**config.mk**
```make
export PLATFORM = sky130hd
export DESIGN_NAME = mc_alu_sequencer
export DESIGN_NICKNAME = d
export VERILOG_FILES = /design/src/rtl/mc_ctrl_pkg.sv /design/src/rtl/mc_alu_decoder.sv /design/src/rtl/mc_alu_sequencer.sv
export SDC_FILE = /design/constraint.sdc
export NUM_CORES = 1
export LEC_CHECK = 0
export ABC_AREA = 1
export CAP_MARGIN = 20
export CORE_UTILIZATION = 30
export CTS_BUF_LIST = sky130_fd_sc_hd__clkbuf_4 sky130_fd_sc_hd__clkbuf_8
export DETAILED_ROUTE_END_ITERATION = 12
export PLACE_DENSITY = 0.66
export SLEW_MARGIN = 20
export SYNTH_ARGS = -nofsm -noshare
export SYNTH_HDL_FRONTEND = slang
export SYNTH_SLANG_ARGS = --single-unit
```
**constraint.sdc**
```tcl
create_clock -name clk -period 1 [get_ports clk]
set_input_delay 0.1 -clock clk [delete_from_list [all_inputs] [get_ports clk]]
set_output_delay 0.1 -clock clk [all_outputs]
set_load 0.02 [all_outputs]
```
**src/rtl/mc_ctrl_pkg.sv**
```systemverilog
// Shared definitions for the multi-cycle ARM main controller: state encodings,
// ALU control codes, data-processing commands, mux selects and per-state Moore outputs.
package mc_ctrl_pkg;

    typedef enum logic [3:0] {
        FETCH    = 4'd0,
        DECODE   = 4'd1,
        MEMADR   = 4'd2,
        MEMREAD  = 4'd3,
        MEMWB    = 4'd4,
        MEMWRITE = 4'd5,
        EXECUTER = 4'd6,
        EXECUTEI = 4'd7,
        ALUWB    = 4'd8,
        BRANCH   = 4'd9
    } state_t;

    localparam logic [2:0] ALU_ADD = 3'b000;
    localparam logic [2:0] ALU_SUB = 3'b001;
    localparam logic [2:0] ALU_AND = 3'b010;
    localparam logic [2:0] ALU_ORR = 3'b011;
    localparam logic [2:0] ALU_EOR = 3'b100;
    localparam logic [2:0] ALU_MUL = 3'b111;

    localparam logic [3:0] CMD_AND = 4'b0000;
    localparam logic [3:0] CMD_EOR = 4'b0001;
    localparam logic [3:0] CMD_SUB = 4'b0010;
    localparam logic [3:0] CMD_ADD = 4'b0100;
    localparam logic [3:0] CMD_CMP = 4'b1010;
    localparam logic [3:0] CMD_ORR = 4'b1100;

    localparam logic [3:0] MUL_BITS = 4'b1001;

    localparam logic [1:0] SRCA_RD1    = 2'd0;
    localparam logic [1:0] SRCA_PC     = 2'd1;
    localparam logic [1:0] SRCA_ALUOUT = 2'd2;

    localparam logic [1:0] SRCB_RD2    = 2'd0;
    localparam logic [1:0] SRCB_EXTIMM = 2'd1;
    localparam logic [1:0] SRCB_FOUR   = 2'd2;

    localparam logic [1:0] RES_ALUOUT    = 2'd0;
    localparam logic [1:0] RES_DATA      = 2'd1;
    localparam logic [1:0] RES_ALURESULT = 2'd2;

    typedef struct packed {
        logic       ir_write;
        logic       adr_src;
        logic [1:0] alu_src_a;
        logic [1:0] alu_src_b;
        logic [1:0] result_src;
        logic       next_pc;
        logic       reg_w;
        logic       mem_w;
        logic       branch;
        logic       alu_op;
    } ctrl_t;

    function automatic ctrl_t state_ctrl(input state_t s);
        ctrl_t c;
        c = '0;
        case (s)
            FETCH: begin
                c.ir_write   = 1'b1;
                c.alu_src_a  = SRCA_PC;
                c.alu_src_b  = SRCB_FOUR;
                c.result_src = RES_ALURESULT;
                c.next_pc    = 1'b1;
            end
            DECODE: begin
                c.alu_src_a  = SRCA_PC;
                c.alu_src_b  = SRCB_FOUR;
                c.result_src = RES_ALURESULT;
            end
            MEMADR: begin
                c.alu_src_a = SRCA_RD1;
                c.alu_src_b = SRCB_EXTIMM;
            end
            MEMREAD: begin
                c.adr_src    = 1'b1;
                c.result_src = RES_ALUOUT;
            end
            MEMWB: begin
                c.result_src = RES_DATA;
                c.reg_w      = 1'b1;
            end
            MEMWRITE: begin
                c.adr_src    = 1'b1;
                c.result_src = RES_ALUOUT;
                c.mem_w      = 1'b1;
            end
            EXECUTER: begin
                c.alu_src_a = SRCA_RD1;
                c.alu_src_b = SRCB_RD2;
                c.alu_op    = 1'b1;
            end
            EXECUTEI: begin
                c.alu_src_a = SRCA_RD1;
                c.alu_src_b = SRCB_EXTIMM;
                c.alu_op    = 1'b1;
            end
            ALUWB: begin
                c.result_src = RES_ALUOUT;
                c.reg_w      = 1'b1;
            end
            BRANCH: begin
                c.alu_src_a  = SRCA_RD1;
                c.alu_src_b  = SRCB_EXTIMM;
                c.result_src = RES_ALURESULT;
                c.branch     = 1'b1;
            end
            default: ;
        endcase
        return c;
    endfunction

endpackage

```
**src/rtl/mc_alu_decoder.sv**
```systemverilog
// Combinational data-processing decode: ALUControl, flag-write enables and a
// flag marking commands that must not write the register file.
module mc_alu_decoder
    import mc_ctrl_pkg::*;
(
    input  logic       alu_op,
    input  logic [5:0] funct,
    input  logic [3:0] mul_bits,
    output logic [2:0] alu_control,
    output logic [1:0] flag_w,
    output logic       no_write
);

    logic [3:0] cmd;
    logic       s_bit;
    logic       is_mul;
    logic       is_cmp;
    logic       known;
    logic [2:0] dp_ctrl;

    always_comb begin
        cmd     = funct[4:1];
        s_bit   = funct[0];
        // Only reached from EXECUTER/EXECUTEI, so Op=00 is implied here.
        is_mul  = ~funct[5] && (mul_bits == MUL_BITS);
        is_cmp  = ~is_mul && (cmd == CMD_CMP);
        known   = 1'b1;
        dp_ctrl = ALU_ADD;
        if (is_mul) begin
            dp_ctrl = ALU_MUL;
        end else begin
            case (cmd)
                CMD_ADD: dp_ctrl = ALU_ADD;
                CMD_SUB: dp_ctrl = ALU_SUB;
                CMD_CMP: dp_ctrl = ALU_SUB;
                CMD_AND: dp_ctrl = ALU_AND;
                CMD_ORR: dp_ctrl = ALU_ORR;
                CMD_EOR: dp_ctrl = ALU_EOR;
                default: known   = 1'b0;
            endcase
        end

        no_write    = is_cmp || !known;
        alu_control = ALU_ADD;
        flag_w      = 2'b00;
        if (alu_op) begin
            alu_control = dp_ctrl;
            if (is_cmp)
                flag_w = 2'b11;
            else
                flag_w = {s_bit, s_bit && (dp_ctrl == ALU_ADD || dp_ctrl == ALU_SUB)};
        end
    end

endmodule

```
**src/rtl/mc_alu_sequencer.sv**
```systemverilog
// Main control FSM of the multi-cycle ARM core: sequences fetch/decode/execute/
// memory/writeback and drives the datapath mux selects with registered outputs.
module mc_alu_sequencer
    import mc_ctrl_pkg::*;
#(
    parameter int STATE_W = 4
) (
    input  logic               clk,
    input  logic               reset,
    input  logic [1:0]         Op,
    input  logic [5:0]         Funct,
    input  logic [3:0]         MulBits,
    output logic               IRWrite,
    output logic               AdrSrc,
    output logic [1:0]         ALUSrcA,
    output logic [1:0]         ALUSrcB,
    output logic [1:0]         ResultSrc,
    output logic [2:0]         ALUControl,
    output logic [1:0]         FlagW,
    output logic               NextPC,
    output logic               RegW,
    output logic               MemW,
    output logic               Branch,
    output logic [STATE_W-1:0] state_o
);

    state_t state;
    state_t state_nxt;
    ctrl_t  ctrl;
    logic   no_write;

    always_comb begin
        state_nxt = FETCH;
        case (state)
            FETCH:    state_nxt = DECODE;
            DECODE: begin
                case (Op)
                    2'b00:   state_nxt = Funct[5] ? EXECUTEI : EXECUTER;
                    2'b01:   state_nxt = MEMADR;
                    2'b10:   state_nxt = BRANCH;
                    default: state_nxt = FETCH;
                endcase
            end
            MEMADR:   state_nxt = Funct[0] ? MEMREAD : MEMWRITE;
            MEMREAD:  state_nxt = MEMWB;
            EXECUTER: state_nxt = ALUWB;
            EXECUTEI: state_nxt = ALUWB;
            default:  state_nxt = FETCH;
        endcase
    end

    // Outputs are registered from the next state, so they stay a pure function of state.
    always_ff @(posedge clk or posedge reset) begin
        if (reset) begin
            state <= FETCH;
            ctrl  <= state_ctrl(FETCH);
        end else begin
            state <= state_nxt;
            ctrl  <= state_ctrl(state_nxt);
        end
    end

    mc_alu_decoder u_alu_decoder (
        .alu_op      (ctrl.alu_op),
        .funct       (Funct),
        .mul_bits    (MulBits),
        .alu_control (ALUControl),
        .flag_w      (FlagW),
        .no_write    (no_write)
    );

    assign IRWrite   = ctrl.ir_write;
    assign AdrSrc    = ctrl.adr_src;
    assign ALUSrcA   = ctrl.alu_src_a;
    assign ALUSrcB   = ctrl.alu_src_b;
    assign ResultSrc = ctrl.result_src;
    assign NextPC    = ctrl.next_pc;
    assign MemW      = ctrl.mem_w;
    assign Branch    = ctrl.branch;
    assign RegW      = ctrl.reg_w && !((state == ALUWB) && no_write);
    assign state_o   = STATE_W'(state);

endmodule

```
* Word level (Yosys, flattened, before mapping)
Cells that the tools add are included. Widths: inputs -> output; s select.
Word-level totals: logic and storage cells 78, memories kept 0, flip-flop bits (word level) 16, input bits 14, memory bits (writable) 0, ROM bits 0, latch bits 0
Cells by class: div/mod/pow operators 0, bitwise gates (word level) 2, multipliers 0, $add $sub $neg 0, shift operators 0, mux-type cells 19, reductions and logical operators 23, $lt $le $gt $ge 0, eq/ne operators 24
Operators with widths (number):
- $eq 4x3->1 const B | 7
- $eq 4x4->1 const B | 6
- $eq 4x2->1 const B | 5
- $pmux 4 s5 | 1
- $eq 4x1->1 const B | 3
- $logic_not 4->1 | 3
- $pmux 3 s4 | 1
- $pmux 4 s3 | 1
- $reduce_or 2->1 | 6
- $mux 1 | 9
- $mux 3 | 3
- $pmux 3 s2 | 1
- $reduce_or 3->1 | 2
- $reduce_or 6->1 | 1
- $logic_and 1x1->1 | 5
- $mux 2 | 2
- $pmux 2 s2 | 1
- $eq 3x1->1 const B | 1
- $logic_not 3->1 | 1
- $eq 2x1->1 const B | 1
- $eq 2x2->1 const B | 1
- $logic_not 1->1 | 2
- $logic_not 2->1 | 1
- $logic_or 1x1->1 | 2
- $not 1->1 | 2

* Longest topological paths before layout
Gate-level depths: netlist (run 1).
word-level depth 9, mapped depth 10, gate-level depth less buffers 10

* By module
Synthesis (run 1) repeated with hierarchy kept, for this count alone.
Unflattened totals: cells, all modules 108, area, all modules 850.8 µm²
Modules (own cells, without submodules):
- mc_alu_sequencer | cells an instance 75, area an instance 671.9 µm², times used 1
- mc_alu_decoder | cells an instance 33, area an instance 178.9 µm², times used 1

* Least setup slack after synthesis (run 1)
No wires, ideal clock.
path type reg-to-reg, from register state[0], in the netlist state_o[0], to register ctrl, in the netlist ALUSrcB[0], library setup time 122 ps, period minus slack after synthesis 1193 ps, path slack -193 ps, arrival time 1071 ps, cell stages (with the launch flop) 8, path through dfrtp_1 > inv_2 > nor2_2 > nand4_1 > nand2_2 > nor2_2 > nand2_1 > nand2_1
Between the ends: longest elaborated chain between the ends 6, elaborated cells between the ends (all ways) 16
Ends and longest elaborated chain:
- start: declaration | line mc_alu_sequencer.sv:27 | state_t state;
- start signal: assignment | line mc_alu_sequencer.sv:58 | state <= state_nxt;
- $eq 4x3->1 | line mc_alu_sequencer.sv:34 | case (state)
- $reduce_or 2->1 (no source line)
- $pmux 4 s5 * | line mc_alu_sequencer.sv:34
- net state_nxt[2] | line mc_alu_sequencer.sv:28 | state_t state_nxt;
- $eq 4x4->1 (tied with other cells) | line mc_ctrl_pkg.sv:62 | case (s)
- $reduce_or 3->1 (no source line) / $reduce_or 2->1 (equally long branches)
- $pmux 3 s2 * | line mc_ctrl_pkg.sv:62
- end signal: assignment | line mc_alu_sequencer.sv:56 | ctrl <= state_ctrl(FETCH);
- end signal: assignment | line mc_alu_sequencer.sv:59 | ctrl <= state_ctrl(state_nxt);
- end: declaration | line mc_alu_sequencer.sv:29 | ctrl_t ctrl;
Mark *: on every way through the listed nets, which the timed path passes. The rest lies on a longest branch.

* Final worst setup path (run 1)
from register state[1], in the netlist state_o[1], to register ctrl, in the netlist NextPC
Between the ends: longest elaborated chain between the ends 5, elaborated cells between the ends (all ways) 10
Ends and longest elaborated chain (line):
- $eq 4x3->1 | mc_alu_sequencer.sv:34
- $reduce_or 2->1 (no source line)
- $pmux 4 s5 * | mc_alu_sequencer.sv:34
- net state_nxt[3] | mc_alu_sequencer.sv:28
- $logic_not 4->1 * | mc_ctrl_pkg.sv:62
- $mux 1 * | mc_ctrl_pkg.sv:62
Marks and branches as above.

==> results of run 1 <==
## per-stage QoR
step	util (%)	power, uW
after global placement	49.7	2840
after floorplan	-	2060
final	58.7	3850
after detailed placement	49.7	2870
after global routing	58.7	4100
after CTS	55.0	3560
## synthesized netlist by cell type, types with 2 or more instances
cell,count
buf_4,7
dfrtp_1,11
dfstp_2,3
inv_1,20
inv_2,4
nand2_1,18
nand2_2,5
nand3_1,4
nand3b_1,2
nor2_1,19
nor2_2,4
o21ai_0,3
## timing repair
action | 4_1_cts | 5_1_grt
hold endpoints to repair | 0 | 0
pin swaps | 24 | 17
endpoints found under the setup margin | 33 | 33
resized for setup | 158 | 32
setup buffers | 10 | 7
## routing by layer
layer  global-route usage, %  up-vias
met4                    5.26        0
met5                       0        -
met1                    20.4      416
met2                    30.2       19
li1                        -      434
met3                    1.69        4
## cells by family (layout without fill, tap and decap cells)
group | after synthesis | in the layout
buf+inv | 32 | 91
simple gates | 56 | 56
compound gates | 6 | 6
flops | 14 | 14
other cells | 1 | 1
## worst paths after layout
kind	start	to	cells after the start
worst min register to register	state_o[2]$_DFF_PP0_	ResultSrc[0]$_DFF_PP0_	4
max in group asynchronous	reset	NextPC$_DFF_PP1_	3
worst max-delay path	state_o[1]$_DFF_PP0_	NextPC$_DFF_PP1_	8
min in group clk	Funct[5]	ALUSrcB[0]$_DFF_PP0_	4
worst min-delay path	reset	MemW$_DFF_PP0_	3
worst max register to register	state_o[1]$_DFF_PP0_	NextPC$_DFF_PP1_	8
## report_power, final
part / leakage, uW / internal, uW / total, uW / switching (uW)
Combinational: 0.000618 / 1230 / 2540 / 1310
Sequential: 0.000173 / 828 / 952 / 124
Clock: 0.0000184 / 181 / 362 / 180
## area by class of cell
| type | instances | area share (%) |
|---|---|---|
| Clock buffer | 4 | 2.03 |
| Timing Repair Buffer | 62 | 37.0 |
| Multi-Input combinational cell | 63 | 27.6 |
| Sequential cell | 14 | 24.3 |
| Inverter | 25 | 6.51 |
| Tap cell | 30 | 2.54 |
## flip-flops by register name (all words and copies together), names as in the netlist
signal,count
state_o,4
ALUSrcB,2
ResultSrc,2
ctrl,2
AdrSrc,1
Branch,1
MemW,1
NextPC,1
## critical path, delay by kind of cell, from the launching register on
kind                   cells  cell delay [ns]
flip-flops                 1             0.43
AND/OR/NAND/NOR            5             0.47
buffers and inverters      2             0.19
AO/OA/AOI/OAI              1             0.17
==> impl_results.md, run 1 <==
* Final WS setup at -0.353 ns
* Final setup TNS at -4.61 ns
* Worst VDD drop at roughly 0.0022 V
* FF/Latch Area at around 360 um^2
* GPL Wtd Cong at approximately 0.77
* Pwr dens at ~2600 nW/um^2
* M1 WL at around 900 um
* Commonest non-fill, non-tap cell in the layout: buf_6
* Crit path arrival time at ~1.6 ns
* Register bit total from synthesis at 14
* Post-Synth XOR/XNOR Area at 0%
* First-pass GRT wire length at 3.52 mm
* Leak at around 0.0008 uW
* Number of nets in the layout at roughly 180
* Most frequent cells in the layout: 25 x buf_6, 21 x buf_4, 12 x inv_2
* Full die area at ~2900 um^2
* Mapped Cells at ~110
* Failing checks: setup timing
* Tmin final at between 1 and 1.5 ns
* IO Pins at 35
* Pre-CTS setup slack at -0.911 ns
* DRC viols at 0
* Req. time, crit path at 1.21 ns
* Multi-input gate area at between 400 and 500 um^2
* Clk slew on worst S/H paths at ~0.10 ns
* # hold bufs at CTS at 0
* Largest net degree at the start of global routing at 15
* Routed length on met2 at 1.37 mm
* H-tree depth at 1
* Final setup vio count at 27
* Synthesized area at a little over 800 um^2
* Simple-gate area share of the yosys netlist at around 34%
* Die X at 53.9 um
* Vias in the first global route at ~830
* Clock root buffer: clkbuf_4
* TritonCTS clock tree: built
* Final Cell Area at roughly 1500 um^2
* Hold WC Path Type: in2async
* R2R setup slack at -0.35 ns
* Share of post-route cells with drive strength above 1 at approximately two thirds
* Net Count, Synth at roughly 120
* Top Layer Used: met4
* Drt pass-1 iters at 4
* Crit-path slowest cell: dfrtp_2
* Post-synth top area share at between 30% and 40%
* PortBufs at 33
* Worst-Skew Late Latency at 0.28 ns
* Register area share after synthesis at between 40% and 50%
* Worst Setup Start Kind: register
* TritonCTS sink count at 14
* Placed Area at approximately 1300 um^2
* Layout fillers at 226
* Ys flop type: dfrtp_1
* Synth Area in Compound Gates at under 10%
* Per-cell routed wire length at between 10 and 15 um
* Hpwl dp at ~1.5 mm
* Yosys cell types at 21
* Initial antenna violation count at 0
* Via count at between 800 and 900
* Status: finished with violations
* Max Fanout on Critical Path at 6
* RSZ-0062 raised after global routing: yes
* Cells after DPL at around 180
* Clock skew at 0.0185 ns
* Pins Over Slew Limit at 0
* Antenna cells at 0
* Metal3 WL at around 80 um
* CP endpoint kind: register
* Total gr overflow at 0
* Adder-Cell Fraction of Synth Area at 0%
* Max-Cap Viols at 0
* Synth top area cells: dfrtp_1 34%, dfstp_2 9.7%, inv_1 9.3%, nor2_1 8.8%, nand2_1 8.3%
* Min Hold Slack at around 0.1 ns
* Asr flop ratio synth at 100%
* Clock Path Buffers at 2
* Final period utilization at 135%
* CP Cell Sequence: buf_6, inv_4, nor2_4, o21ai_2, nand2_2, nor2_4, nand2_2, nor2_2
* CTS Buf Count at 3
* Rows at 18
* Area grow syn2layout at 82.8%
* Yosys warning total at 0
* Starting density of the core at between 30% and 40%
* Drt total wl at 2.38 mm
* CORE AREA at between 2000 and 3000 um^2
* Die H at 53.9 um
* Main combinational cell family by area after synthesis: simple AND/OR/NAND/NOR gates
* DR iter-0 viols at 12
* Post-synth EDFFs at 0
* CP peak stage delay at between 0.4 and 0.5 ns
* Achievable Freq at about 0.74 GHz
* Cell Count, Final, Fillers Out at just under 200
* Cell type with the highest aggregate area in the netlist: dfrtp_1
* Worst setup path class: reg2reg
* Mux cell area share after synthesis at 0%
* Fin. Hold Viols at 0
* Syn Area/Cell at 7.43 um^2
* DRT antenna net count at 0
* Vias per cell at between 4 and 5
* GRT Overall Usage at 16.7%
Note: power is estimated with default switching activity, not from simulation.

● ● ● ● ●

• _Exercise requirements_
Take the listing above and repeat exactly the lines from the one containing "- $pmux 4 s3 | 1" through the one containing "No wires, ideal clock.", both included.

• _Response area_
- $pmux 4 s3 | 1
- $reduce_or 2->1 | 6
- $mux 1 | 9
- $mux 3 | 3
- $pmux 3 s2 | 1
- $reduce_or 3->1 | 2
- $reduce_or 6->1 | 1
- $logic_and 1x1->1 | 5
- $mux 2 | 2
- $pmux 2 s2 | 1
- $eq 3x1->1 const B | 1
- $logic_not 3->1 | 1
- $eq 2x1->1 const B | 1
- $eq 2x2->1 const B | 1
- $logic_not 1->1 | 2
- $logic_not 2->1 | 1
- $logic_or 1x1->1 | 2
- $not 1->1 | 2

* Longest topological paths before layout
Gate-level depths: netlist (run 1).
word-level depth 9, mapped depth 10, gate-level depth less buffers 10

* By module
Synthesis (run 1) repeated with hierarchy kept, for this count alone.
Unflattened totals: cells, all modules 108, area, all modules 850.8 µm²
Modules (own cells, without submodules):
- mc_alu_sequencer | cells an instance 75, area an instance 671.9 µm², times used 1
- mc_alu_decoder | cells an instance 33, area an instance 178.9 µm², times used 1

* Least setup slack after synthesis (run 1)
No wires, ideal clock.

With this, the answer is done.